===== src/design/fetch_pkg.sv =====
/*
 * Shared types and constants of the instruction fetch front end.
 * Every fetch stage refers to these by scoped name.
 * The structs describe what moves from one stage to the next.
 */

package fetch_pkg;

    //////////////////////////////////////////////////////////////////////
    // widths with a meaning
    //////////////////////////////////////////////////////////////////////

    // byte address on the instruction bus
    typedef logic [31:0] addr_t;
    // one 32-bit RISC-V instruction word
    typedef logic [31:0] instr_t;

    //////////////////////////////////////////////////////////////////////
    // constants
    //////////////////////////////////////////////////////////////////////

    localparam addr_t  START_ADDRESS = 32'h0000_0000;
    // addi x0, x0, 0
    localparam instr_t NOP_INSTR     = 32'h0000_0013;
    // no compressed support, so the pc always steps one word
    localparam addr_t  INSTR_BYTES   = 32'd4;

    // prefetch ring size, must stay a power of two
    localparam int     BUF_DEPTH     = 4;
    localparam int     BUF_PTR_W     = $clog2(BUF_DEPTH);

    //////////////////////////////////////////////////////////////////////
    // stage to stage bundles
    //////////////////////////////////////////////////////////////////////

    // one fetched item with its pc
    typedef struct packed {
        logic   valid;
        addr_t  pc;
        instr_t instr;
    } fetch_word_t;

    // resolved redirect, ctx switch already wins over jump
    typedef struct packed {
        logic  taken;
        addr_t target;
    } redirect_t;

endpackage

==

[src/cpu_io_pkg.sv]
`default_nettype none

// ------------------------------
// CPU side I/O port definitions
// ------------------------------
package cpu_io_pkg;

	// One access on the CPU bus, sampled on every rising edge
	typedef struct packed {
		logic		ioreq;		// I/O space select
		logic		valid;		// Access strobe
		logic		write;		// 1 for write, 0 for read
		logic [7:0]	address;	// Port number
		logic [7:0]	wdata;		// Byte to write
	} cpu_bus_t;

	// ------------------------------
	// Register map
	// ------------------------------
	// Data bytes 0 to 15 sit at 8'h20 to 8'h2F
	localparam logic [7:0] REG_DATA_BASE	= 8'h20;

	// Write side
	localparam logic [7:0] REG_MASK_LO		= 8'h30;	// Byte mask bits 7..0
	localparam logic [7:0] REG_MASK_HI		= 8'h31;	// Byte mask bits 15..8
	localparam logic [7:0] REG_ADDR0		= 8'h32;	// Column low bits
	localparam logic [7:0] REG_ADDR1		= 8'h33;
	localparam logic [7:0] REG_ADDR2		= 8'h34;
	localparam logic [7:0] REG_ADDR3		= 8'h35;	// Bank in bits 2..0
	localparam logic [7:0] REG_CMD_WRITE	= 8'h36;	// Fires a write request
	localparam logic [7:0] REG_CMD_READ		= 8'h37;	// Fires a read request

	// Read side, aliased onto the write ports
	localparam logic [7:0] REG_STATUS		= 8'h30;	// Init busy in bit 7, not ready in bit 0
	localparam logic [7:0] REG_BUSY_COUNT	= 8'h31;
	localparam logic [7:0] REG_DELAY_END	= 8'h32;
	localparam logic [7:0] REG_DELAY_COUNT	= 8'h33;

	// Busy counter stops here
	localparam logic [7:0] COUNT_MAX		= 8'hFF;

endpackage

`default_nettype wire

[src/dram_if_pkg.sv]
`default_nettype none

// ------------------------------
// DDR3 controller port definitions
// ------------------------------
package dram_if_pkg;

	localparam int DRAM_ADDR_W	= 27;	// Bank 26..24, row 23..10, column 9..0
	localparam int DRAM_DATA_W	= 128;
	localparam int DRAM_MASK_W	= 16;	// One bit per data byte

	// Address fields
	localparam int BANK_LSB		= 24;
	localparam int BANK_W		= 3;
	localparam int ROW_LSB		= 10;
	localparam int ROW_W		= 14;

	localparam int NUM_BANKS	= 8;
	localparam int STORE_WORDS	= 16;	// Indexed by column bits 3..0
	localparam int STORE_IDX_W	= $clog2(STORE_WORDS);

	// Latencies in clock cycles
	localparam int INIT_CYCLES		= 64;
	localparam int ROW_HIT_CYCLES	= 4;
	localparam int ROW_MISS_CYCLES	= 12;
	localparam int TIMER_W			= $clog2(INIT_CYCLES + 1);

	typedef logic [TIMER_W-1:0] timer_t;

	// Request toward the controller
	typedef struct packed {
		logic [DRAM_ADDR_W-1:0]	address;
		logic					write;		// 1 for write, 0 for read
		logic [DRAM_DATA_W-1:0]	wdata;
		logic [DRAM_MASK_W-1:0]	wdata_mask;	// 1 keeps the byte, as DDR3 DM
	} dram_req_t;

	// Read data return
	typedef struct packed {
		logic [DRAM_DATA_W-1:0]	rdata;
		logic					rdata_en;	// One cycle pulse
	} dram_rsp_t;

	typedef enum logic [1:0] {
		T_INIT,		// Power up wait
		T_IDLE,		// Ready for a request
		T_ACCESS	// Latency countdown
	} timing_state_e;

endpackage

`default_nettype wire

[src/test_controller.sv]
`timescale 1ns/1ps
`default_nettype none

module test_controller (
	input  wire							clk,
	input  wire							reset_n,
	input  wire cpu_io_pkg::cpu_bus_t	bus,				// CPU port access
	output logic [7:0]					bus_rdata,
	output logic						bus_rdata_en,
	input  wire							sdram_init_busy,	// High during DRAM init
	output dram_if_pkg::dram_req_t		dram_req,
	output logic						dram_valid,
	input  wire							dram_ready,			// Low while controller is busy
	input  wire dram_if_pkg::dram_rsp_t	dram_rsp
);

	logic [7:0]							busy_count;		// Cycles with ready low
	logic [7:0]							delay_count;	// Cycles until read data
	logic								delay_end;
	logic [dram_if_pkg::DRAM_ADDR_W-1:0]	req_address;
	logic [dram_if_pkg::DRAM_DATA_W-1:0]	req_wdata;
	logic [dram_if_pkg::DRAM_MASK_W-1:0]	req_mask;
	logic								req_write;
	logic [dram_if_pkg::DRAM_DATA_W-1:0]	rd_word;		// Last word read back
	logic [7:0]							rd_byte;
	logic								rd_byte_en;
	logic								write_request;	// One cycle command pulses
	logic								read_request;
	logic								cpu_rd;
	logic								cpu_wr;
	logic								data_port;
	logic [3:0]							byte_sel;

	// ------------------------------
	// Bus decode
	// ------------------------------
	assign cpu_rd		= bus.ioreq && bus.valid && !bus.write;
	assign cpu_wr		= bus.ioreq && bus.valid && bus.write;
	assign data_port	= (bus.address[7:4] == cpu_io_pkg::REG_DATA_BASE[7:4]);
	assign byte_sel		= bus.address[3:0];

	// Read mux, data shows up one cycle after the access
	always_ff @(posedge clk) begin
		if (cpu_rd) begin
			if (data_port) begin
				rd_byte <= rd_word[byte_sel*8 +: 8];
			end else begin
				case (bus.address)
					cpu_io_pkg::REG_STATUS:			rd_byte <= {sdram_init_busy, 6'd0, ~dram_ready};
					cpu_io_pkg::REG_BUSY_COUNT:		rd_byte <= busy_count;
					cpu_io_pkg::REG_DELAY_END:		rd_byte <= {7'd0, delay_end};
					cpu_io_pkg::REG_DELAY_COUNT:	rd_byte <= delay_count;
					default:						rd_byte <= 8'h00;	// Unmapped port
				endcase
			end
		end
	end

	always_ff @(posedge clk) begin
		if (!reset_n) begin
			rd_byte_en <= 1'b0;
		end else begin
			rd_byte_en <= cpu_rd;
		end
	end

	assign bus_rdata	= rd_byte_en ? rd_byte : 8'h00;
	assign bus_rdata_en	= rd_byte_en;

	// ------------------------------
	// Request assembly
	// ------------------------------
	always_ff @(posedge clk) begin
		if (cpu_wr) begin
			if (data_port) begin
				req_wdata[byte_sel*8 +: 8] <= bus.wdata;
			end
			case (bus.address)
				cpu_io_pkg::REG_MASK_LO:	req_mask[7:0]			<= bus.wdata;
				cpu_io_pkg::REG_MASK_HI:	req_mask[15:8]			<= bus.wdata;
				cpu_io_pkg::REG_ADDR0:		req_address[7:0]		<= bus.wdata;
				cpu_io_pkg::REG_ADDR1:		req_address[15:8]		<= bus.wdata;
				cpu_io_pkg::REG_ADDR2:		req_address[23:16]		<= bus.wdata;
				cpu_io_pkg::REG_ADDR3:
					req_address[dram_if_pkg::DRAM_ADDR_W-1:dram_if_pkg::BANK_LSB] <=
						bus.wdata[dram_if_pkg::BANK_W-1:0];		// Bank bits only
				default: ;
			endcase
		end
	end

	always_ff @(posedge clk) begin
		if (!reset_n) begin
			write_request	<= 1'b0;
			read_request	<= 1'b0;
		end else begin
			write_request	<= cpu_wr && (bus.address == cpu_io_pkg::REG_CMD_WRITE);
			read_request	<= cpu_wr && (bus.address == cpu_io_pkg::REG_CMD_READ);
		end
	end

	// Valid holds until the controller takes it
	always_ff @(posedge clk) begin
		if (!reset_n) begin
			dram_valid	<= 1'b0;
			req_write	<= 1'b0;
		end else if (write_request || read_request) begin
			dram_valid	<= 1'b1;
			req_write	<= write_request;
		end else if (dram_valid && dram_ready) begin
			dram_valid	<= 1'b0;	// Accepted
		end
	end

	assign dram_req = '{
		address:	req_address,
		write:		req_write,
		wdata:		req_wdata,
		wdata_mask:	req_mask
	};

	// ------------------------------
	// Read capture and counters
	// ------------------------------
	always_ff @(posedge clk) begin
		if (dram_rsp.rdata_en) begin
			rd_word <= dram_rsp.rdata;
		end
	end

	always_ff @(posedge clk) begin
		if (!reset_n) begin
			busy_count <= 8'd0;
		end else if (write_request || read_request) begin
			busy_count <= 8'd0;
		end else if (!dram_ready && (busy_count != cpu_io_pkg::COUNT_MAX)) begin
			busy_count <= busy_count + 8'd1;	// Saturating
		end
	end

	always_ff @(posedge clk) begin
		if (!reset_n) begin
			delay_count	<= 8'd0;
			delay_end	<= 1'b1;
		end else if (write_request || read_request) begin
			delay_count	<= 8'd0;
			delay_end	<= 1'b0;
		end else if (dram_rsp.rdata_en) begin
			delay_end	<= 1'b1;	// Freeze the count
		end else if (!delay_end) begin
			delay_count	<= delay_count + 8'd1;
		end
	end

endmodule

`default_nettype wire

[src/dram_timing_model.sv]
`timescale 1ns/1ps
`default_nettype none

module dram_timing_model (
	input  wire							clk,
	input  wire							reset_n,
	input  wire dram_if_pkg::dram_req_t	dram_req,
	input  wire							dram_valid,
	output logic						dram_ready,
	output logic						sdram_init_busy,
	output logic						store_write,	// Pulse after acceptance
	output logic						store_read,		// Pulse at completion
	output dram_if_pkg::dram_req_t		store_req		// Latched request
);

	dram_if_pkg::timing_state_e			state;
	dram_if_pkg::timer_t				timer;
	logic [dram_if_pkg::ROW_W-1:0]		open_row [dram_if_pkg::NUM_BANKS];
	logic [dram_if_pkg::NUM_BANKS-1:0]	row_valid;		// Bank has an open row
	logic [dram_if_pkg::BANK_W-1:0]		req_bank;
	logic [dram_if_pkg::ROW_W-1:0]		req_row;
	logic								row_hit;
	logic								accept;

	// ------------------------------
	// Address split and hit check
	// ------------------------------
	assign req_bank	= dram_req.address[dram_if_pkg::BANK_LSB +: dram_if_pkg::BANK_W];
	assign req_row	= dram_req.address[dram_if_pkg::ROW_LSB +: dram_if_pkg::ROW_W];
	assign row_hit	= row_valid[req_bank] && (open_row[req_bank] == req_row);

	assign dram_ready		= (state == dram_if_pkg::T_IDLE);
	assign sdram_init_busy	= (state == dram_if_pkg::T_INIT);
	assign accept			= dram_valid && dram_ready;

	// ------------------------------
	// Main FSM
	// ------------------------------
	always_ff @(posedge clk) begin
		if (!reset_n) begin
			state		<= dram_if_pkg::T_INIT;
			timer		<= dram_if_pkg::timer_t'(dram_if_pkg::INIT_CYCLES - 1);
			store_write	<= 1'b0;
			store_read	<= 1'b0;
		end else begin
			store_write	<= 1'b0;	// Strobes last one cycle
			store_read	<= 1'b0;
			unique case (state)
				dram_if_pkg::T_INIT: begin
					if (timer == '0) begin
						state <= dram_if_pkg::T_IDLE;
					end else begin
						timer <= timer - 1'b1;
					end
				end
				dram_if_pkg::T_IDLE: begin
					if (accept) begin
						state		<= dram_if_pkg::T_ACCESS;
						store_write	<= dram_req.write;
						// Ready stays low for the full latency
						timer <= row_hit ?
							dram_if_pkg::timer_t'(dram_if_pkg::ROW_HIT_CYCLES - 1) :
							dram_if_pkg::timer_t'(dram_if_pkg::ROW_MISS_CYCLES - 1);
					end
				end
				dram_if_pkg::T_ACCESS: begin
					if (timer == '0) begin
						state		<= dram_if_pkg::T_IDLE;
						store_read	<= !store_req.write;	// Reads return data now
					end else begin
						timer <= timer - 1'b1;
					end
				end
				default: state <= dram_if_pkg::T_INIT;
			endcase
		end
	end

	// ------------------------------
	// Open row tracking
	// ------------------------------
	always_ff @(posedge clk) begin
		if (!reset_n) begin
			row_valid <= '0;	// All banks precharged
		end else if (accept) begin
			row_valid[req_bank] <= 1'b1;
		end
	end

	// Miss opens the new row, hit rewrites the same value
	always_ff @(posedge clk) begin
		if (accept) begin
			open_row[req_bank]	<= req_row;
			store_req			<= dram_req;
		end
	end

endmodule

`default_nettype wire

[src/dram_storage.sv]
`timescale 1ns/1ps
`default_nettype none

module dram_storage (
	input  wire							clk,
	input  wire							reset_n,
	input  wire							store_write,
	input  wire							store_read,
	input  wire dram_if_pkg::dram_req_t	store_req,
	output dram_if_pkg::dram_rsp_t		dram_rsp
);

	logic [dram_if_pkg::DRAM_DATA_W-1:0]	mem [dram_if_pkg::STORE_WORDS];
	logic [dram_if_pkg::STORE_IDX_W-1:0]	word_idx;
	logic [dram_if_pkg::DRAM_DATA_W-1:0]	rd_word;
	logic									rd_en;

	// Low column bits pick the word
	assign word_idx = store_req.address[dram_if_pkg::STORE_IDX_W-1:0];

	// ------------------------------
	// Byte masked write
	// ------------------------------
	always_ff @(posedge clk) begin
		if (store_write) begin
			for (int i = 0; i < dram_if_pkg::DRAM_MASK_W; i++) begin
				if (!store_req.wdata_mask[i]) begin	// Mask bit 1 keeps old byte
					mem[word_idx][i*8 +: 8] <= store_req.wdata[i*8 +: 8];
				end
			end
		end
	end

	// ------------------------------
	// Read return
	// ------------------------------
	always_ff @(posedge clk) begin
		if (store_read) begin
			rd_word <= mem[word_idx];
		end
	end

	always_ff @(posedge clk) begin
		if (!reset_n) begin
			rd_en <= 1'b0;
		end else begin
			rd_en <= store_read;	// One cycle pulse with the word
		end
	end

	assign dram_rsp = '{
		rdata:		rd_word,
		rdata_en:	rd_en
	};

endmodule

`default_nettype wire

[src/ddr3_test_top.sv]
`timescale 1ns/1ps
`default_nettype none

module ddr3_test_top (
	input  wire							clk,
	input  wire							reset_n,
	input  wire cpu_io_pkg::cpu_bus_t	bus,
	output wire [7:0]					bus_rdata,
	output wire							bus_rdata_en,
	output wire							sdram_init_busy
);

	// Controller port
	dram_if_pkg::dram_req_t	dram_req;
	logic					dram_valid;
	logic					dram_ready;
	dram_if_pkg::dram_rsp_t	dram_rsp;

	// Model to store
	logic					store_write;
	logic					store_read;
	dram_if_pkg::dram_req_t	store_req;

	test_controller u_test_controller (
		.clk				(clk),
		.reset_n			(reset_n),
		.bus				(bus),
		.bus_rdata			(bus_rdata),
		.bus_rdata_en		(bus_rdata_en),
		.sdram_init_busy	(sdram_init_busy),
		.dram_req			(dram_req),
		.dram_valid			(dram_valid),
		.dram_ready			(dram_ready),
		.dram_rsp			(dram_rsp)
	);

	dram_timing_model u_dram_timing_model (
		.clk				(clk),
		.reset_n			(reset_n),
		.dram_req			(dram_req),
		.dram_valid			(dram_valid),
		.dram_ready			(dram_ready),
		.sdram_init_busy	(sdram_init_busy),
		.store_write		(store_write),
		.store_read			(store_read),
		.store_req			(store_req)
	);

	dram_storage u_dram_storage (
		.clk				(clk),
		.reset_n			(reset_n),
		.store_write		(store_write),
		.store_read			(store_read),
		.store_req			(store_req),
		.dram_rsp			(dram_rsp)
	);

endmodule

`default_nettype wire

PROBLEM DETAILS
The lines that contain the word "ioreq" are wanted; copy each of them from the records.

RESPONSE TO THE EXERCISE
		logic		ioreq;		// I/O space select
	assign cpu_rd		= bus.ioreq && bus.valid && !bus.write;
	assign cpu_wr		= bus.ioreq && bus.valid && bus.write;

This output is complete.